Thursday, August 12, 2010

My More Moderate Views on Education

I enjoyed my rant the other day, but find that I want to say a few words about my more measured opinions about education and the schools.

1. I have been a teacher. Not in the public schools, but in their closest collegiate analog, the community college. In addition, I taught a class (freshman composition) that was required of all incoming students but which almost none of them wanted to take or expected to enjoy. From this, I have first-hand knowledge of how impossible it is to teach students who are in your class by compulsion. I also know first-hand that a system can be less than the sum of its parts; that is, it can be full of mostly-competent people doing their best according to their lights and with as much goodwill as they can muster, and the system overall can still be failing (in my department, after we instituted a portfolio review process, we had a failure rate of about 1/3--and this was of the students who made it to the end of the semester. Another sizeable chunk tended to disappear partway through). So I have tremendous sympathy and respect for individuals in the schools, doing their jobs. And sympathy for the ones who, like me, burn out and leave.

2. I homeschool for what seem to me like good reasons, but I think the truth is that my kids, and the kids of people like me, would probably do OK either in school or homeschooled. There are some reasons of temperament that I think this is less true for Eric than for most kids, but in general the children of middle-class and upper-middle-class families, with educated, involved, loving, functional parents and resources for books, travel, trips to museums, and so on, seem to learn what they need to learn and do all right. You hear a lot about how the American school system is failing--all those media reports that we're second-to-last in some international test of math skills. But we really have at least two different educational systems in American, and my kids (and your kids, probably, if you're reading this) are in the one that works pretty well.

A few years ago I read a book whose title I can never remember, something like Making Sense of Research in Education. It looked at some of the typical education headlines and examined the research behind them. One I remember is those international tests. According to the author, most countries have more explicit tracking than the US does, and when they participate in these tests, they choose students from specific schools to participate. In some cases, they choose the students individually. IIRC, only the US and Canada actually provide random, national samples. So "America came in 26th out of 29 countries," for instance, might be a statistic that compares all American children to only the children who've been tracked into academic schools in other countries, or an even smaller sample than that--like comparing all American kids to the equivalent of kids at the High School of Science and Technology. When the American sample is sorted by race, the white kids move up to second or third; the black kids drop even lower in the rankings.

So, when people urge me to put my kids in school and get involved in my local school district: well, I know my local school district has problems (I've heard the kid culture is unusually toxic, for instance), but for the most part, that school district doesn't need me, or my kids. There's a case to be made that Lansing does, and I know that one woman in my Quaker meeting carries a concern about Quakers taking their kids outside the Lansing school district. But there are bigger problems with education for working-class people, poor people, people of color, immigrants. I don't know what to do about those problems, either as an individual or as a society. But I do think both I and society could be doing better in this regard.
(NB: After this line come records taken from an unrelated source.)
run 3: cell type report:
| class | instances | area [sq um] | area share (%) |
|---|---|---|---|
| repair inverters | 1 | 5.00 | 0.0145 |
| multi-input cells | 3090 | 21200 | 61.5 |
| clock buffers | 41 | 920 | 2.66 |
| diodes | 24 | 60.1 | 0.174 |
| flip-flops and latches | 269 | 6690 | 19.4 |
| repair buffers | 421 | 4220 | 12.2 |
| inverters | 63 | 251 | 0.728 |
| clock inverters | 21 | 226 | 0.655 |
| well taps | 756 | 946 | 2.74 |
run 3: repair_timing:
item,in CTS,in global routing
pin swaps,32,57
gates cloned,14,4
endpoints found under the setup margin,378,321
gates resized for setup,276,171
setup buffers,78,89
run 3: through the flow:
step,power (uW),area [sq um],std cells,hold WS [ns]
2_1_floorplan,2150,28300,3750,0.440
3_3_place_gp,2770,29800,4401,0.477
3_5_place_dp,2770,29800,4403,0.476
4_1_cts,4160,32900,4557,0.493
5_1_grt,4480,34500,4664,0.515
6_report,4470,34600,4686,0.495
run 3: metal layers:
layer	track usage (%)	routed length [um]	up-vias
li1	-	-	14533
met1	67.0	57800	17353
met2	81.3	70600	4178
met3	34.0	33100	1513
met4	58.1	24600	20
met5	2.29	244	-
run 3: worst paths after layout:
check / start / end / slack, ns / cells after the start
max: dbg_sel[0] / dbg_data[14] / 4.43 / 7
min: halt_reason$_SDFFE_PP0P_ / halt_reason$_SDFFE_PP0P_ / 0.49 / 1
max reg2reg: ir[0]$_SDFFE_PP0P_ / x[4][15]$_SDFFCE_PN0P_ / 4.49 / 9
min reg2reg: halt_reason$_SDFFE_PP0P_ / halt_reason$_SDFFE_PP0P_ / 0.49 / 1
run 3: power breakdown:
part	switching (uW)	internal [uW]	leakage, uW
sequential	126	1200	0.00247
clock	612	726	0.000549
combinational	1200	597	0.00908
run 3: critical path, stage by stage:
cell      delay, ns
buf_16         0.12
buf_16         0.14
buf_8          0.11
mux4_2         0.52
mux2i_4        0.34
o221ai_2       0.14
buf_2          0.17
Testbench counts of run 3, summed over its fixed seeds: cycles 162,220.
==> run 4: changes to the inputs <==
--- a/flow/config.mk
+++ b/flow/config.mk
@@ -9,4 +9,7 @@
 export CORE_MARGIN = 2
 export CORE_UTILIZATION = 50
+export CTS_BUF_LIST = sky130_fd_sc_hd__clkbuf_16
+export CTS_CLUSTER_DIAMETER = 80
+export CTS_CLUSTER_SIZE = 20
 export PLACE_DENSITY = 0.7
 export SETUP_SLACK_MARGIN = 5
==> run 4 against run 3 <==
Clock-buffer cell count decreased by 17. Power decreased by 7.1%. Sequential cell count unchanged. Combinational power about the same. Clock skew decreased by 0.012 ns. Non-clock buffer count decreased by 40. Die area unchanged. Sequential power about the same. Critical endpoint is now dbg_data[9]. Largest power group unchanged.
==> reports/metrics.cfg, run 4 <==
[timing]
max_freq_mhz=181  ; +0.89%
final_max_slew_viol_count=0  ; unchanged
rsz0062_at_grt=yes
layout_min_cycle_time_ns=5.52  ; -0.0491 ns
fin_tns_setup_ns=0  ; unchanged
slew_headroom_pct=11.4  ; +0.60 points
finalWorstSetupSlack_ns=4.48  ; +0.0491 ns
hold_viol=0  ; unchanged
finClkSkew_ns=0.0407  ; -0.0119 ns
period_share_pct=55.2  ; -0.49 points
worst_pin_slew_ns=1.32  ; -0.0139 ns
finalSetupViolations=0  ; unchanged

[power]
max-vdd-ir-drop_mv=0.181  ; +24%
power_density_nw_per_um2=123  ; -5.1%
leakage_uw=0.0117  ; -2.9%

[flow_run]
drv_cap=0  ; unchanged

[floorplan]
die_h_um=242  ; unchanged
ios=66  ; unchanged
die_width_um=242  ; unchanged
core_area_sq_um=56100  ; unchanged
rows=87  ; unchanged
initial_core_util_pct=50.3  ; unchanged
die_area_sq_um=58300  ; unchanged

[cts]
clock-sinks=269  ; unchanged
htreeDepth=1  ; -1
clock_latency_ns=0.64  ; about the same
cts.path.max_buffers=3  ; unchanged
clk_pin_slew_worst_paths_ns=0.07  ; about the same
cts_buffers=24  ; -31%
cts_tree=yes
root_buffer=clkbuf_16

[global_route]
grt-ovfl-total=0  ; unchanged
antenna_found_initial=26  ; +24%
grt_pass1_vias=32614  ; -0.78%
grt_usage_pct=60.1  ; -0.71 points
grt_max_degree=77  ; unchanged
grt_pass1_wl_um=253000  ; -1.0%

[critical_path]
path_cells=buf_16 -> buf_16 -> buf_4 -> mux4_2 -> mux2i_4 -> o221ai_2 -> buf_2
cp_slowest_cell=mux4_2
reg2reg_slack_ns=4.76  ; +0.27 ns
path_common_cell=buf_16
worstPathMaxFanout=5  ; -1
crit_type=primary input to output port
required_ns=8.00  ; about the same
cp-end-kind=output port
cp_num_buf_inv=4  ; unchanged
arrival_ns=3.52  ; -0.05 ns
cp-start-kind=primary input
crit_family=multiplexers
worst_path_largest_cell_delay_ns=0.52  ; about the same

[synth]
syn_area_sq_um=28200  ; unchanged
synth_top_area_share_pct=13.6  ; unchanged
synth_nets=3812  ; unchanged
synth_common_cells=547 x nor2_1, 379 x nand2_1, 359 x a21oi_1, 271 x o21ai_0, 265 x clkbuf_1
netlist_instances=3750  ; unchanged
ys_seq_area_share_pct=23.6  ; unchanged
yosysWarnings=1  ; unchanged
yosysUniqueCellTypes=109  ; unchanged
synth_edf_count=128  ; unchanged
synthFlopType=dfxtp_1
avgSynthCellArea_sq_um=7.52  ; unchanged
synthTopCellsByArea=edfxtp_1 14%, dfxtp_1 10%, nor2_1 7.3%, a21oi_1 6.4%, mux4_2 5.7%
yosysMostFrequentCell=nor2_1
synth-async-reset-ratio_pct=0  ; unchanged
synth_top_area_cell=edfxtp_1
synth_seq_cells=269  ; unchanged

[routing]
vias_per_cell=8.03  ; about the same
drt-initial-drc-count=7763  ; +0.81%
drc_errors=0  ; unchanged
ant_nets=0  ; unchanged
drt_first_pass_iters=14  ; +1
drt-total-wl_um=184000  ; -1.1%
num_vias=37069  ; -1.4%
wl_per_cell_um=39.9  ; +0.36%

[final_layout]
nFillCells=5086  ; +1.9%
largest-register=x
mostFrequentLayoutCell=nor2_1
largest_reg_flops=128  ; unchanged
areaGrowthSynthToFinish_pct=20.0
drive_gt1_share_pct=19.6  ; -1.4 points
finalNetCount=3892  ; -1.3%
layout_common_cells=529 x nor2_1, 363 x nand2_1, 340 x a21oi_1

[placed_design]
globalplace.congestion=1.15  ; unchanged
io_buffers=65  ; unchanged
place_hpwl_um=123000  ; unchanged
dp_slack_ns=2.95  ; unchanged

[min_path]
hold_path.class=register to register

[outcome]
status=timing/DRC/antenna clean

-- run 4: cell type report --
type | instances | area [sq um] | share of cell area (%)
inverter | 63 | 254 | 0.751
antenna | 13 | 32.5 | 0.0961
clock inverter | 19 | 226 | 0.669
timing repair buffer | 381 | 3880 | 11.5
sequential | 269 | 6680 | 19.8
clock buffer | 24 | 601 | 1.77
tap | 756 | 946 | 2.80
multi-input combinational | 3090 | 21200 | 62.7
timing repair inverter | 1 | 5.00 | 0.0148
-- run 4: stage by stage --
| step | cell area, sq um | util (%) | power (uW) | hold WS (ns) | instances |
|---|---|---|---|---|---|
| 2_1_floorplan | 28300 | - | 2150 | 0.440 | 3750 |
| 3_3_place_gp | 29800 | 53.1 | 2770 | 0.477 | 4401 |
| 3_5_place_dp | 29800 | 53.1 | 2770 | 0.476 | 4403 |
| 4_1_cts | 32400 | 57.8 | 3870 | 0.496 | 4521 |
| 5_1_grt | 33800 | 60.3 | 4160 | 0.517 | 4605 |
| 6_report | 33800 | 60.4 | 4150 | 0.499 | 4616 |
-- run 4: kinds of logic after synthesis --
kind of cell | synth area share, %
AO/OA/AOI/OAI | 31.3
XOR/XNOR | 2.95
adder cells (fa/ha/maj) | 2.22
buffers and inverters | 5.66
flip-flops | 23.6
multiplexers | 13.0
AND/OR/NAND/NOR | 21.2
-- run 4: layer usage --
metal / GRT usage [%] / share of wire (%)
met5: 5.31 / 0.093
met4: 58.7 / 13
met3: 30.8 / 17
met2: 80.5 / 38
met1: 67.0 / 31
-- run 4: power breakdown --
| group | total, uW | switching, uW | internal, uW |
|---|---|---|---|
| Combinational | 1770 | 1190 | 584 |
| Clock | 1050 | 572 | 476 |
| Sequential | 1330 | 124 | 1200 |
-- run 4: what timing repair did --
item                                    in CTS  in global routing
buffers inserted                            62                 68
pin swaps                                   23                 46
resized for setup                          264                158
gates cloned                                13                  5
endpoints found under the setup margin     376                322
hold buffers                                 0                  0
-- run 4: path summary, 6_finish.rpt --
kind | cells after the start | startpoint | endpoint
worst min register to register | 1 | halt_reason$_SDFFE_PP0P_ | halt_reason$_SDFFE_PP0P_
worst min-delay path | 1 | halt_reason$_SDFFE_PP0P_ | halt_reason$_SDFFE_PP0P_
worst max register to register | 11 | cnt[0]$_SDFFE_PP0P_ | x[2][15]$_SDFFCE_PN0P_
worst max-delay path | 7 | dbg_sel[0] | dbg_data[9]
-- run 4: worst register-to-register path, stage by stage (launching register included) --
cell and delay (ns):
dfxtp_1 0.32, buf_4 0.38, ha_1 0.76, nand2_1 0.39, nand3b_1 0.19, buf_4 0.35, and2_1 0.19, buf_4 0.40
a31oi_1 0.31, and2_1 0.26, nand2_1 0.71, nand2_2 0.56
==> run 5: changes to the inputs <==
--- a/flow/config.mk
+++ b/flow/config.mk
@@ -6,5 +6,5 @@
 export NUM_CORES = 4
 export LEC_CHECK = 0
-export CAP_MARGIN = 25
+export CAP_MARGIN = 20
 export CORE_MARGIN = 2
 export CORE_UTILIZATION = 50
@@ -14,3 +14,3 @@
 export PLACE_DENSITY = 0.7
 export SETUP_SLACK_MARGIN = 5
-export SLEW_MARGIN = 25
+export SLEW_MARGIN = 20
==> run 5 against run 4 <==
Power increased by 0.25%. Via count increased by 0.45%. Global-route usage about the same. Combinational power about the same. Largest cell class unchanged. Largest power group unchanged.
3. For all my bluster, I am not a zealot about home education. I don't think it's necessary or right for all kids (or their parents)--not even necessarily for all of mine. Yehva, for instance, is so high-energy and extroverted that I will not be surprised if we put her in kindergarten just to see how it goes (yes, I know extroverted children homeschool...but poor Yehva was born into a family of introverts, and I think it will always be a challenge to get her enough stimulation if she's stuck with us most days. But we'll see). I am also less sure about what I'm doing than it might seem from my writing; one of my weaknesses as a homeschooler, I told a friend recently, is that I am always second-guessing myself. It's actually one of my weaknesses in general; I'm more likely to have questions than opinions, about a lot of things.

That's all, really. I have my ranty moments, and I have my moderate, see-all-sides moments. I shared one the other day, thought I'd share the other one today.

1 comment:

Anonymous said...

I agree. People who are doctrinaire about homeschooling are just as annoying as people who are doctrinaire about public schools. Nothing works for everyone all the time. My mantra has been something I heard at a homeschooling conference: one child, one year at a time.

My daughter is far more extroverted than any of the rest of us and she really wants to go to public kindergarten, so she's going. I'm nervous about it, but I think she's going to love it.

The thing that is most messed up about the American system of education (and probably most others, too) is that the neediest kids are least likely to get what they need, even when you're talking about programs designed for them. Both special ed and medicaid are so poorly implemented and funded that kids need educated, tough, available parents to advocate effectively for them or they wind up with little or nothing. Parents like that are usually wealthy. The injustice is profound and pervasive and nowhere more extreme than for low income kids with behavioral problems owing to neurological differences and deprivation.